◆ WHAT YOU NEED TO DO
Copy every record exactly. Nothing may be skipped.

Saved entries
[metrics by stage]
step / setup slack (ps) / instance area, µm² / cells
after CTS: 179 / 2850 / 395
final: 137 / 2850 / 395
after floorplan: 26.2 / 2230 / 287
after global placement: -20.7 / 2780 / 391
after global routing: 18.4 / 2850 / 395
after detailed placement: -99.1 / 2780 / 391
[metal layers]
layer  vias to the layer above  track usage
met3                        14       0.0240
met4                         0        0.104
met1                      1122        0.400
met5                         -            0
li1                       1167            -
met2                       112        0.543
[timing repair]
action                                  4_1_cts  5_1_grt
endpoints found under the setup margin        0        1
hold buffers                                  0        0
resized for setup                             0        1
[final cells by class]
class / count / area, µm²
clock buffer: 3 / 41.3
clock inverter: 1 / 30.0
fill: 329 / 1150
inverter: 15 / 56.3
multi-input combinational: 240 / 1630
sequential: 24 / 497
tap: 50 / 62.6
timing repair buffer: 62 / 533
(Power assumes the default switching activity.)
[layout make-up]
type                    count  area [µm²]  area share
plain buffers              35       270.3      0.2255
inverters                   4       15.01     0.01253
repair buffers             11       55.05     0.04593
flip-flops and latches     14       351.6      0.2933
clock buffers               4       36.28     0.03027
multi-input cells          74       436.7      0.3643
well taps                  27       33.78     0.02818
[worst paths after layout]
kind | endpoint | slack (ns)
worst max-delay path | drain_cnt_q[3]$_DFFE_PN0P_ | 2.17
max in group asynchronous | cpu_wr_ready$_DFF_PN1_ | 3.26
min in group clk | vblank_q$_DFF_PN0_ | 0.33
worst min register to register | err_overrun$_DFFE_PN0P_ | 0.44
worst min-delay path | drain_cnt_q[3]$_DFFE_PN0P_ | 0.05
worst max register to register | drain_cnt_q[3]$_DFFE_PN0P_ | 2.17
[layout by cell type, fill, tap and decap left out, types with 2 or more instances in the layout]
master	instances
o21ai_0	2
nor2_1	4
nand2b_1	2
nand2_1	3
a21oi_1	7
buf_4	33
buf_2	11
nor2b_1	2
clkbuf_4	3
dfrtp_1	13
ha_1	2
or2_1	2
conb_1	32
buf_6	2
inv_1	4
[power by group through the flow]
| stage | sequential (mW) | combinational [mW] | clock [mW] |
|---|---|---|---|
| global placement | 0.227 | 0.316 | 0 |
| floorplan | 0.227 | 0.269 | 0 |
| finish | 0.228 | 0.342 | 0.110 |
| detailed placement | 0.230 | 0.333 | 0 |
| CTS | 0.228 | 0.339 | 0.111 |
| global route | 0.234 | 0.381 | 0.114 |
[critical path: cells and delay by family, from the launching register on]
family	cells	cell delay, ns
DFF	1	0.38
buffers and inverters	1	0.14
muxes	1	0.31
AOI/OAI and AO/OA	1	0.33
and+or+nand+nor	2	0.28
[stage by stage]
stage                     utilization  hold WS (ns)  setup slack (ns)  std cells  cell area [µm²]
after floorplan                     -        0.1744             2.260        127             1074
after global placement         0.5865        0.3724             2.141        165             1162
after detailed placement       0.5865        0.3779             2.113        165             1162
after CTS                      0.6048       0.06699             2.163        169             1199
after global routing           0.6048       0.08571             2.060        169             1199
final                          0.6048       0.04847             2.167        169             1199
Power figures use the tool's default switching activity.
`src/rtl/readout_seq.sv`:
```
// readout_seq: walks byte addresses 0..NUM_BYTES-1 through an external select
// decoder and streams each byte out over a valid/ready handshake.
// Ports: clk/rst_n (async active-low), start/abort frame control,
// addr -> decoder, rd_data <- decoder, out_data/out_valid/out_ready stream
// with out_first/out_last framing, busy/done/aborted frame status.
module readout_seq #(
  parameter int NUM_BYTES = 24,
  parameter int SETTLE    = 2
) (
  input  logic       clk,
  input  logic       rst_n,
  input  logic       start,
  input  logic       abort,
  output logic [4:0] addr,
  input  logic [7:0] rd_data,
  output logic [7:0] out_data,
  output logic       out_valid,
  input  logic       out_ready,
  output logic       out_first,
  output logic       out_last,
  output logic       busy,
  output logic       done,
  output logic       aborted
);
  typedef enum logic [2:0] {IDLE, SETTLE_W, CAPTURE, SEND, FINISH} state_t;
  localparam logic [4:0] LAST_ADDR = 5'(NUM_BYTES - 1);
  localparam logic [4:0] IDLE_ADDR = 5'd31;
  state_t     state, state_nx;
  logic [3:0] cnt;
  logic       hs, last_byte, settle_end, in_frame;
  assign hs         = out_valid & out_ready;
  assign last_byte  = addr == LAST_ADDR;
  assign settle_end = cnt == 4'(SETTLE - 1);
  // FINISH is excluded: a frame already wrapping up cannot be aborted again
  assign in_frame   = state == SETTLE_W || state == CAPTURE || state == SEND;
  assign busy       = state != IDLE;
  assign done       = state == FINISH;
  always_ff @(posedge clk or negedge rst_n)
    if (!rst_n) state <= IDLE;
    else        state <= state_nx;
  always_comb begin
    state_nx = state;
    case (state)
      IDLE:     state_nx = start ? SETTLE_W : IDLE;
      SETTLE_W: state_nx = abort ? FINISH : settle_end ? CAPTURE : SETTLE_W;
      CAPTURE:  state_nx = abort ? FINISH : SEND;
      SEND:     state_nx = abort ? FINISH : !hs ? SEND : last_byte ? FINISH : SETTLE_W;
      FINISH:   state_nx = IDLE;
      default:  state_nx = IDLE;
    endcase
  end
  always_ff @(posedge clk or negedge rst_n)
    if (!rst_n) begin
      addr      <= IDLE_ADDR;
      cnt       <= 4'd0;
      out_data  <= 8'd0;
      out_valid <= 1'b0;
      out_first <= 1'b0;
      out_last  <= 1'b0;
      aborted   <= 1'b0;
    end else begin
      case (state)
        IDLE: if (start) begin
          addr    <= 5'd0;
          cnt     <= 4'd0;
          aborted <= 1'b0;
        end
        SETTLE_W: cnt <= settle_end ? 4'd0 : cnt + 4'd1;
        CAPTURE: if (!abort) begin
          out_data  <= rd_data;
          out_valid <= 1'b1;
          out_first <= addr == 5'd0;
          out_last  <= last_byte;
        end
        SEND: if (hs || abort) begin
          out_valid <= 1'b0;
          out_first <= 1'b0;
          out_last  <= 1'b0;
          // an accepted byte still advances only if the frame continues
          if (hs && !abort && !last_byte) addr <= addr + 5'd1;
        end
        FINISH: addr <= IDLE_ADDR;
        default: addr <= IDLE_ADDR;
      endcase
      if (abort && in_frame) aborted <= 1'b1;
    end
endmodule

```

◆ RESULT OF THE EXERCISE
[metrics by stage]
step / setup slack (ps) / instance area, µm² / cells
after CTS: 179 / 2850 / 395
final: 137 / 2850 / 395
after floorplan: 26.2 / 2230 / 287
after global placement: -20.7 / 2780 / 391
after global routing: 18.4 / 2850 / 395
after detailed placement: -99.1 / 2780 / 391
[metal layers]
layer  vias to the layer above  track usage
met3                        14       0.0240
met4                         0        0.104
met1                      1122        0.400
met5                         -            0
li1                       1167            -
met2                       112        0.543
[timing repair]
action                                  4_1_cts  5_1_grt
endpoints found under the setup margin        0        1
hold buffers                                  0        0
resized for setup                             0        1
[final cells by class]
class / count / area, µm²
clock buffer: 3 / 41.3
clock inverter: 1 / 30.0
fill: 329 / 1150
inverter: 15 / 56.3
multi-input combinational: 240 / 1630
sequential: 24 / 497
tap: 50 / 62.6
timing repair buffer: 62 / 533
(Power assumes the default switching activity.)
[layout make-up]
type                    count  area [µm²]  area share
plain buffers              35       270.3      0.2255
inverters                   4       15.01     0.01253
repair buffers             11       55.05     0.04593
flip-flops and latches     14       351.6      0.2933
clock buffers               4       36.28     0.03027
multi-input cells          74       436.7      0.3643
well taps                  27       33.78     0.02818
[worst paths after layout]
kind | endpoint | slack (ns)
worst max-delay path | drain_cnt_q[3]$_DFFE_PN0P_ | 2.17
max in group asynchronous | cpu_wr_ready$_DFF_PN1_ | 3.26
min in group clk | vblank_q$_DFF_PN0_ | 0.33
worst min register to register | err_overrun$_DFFE_PN0P_ | 0.44
worst min-delay path | drain_cnt_q[3]$_DFFE_PN0P_ | 0.05
worst max register to register | drain_cnt_q[3]$_DFFE_PN0P_ | 2.17
[layout by cell type, fill, tap and decap left out, types with 2 or more instances in the layout]
master	instances
o21ai_0	2
nor2_1	4
nand2b_1	2
nand2_1	3
a21oi_1	7
buf_4	33
buf_2	11
nor2b_1	2
clkbuf_4	3
dfrtp_1	13
ha_1	2
or2_1	2
conb_1	32
buf_6	2
inv_1	4
[power by group through the flow]
| stage | sequential (mW) | combinational [mW] | clock [mW] |
|---|---|---|---|
| global placement | 0.227 | 0.316 | 0 |
| floorplan | 0.227 | 0.269 | 0 |
| finish | 0.228 | 0.342 | 0.110 |
| detailed placement | 0.230 | 0.333 | 0 |
| CTS | 0.228 | 0.339 | 0.111 |
| global route | 0.234 | 0.381 | 0.114 |
[critical path: cells and delay by family, from the launching register on]
family	cells	cell delay, ns
DFF	1	0.38
buffers and inverters	1	0.14
muxes	1	0.31
AOI/OAI and AO/OA	1	0.33
and+or+nand+nor	2	0.28
[stage by stage]
stage                     utilization  hold WS (ns)  setup slack (ns)  std cells  cell area [µm²]
after floorplan                     -        0.1744             2.260        127             1074
after global placement         0.5865        0.3724             2.141        165             1162
after detailed placement       0.5865        0.3779             2.113        165             1162
after CTS                      0.6048       0.06699             2.163        169             1199
after global routing           0.6048       0.08571             2.060        169             1199
final                          0.6048       0.04847             2.167        169             1199
Power figures use the tool's default switching activity.
`src/rtl/readout_seq.sv`:
```
// readout_seq: walks byte addresses 0..NUM_BYTES-1 through an external select
// decoder and streams each byte out over a valid/ready handshake.
// Ports: clk/rst_n (async active-low), start/abort frame control,
// addr -> decoder, rd_data <- decoder, out_data/out_valid/out_ready stream
// with out_first/out_last framing, busy/done/aborted frame status.
module readout_seq #(
  parameter int NUM_BYTES = 24,
  parameter int SETTLE    = 2
) (
  input  logic       clk,
  input  logic       rst_n,
  input  logic       start,
  input  logic       abort,
  output logic [4:0] addr,
  input  logic [7:0] rd_data,
  output logic [7:0] out_data,
  output logic       out_valid,
  input  logic       out_ready,
  output logic       out_first,
  output logic       out_last,
  output logic       busy,
  output logic       done,
  output logic       aborted
);
  typedef enum logic [2:0] {IDLE, SETTLE_W, CAPTURE, SEND, FINISH} state_t;
  localparam logic [4:0] LAST_ADDR = 5'(NUM_BYTES - 1);
  localparam logic [4:0] IDLE_ADDR = 5'd31;
  state_t     state, state_nx;
  logic [3:0] cnt;
  logic       hs, last_byte, settle_end, in_frame;
  assign hs         = out_valid & out_ready;
  assign last_byte  = addr == LAST_ADDR;
  assign settle_end = cnt == 4'(SETTLE - 1);
  // FINISH is excluded: a frame already wrapping up cannot be aborted again
  assign in_frame   = state == SETTLE_W || state == CAPTURE || state == SEND;
  assign busy       = state != IDLE;
  assign done       = state == FINISH;
  always_ff @(posedge clk or negedge rst_n)
    if (!rst_n) state <= IDLE;
    else        state <= state_nx;
  always_comb begin
    state_nx = state;
    case (state)
      IDLE:     state_nx = start ? SETTLE_W : IDLE;
      SETTLE_W: state_nx = abort ? FINISH : settle_end ? CAPTURE : SETTLE_W;
      CAPTURE:  state_nx = abort ? FINISH : SEND;
      SEND:     state_nx = abort ? FINISH : !hs ? SEND : last_byte ? FINISH : SETTLE_W;
      FINISH:   state_nx = IDLE;
      default:  state_nx = IDLE;
    endcase
  end
  always_ff @(posedge clk or negedge rst_n)
    if (!rst_n) begin
      addr      <= IDLE_ADDR;
      cnt       <= 4'd0;
      out_data  <= 8'd0;
      out_valid <= 1'b0;
      out_first <= 1'b0;
      out_last  <= 1'b0;
      aborted   <= 1'b0;
    end else begin
      case (state)
        IDLE: if (start) begin
          addr    <= 5'd0;
          cnt     <= 4'd0;
          aborted <= 1'b0;
        end
        SETTLE_W: cnt <= settle_end ? 4'd0 : cnt + 4'd1;
        CAPTURE: if (!abort) begin
          out_data  <= rd_data;
          out_valid <= 1'b1;
          out_first <= addr == 5'd0;
          out_last  <= last_byte;
        end
        SEND: if (hs || abort) begin
          out_valid <= 1'b0;
          out_first <= 1'b0;
          out_last  <= 1'b0;
          // an accepted byte still advances only if the frame continues
          if (hs && !abort && !last_byte) addr <= addr + 5'd1;
        end
        FINISH: addr <= IDLE_ADDR;
        default: addr <= IDLE_ADDR;
      endcase
      if (abort && in_frame) aborted <= 1'b1;
    end
endmodule

```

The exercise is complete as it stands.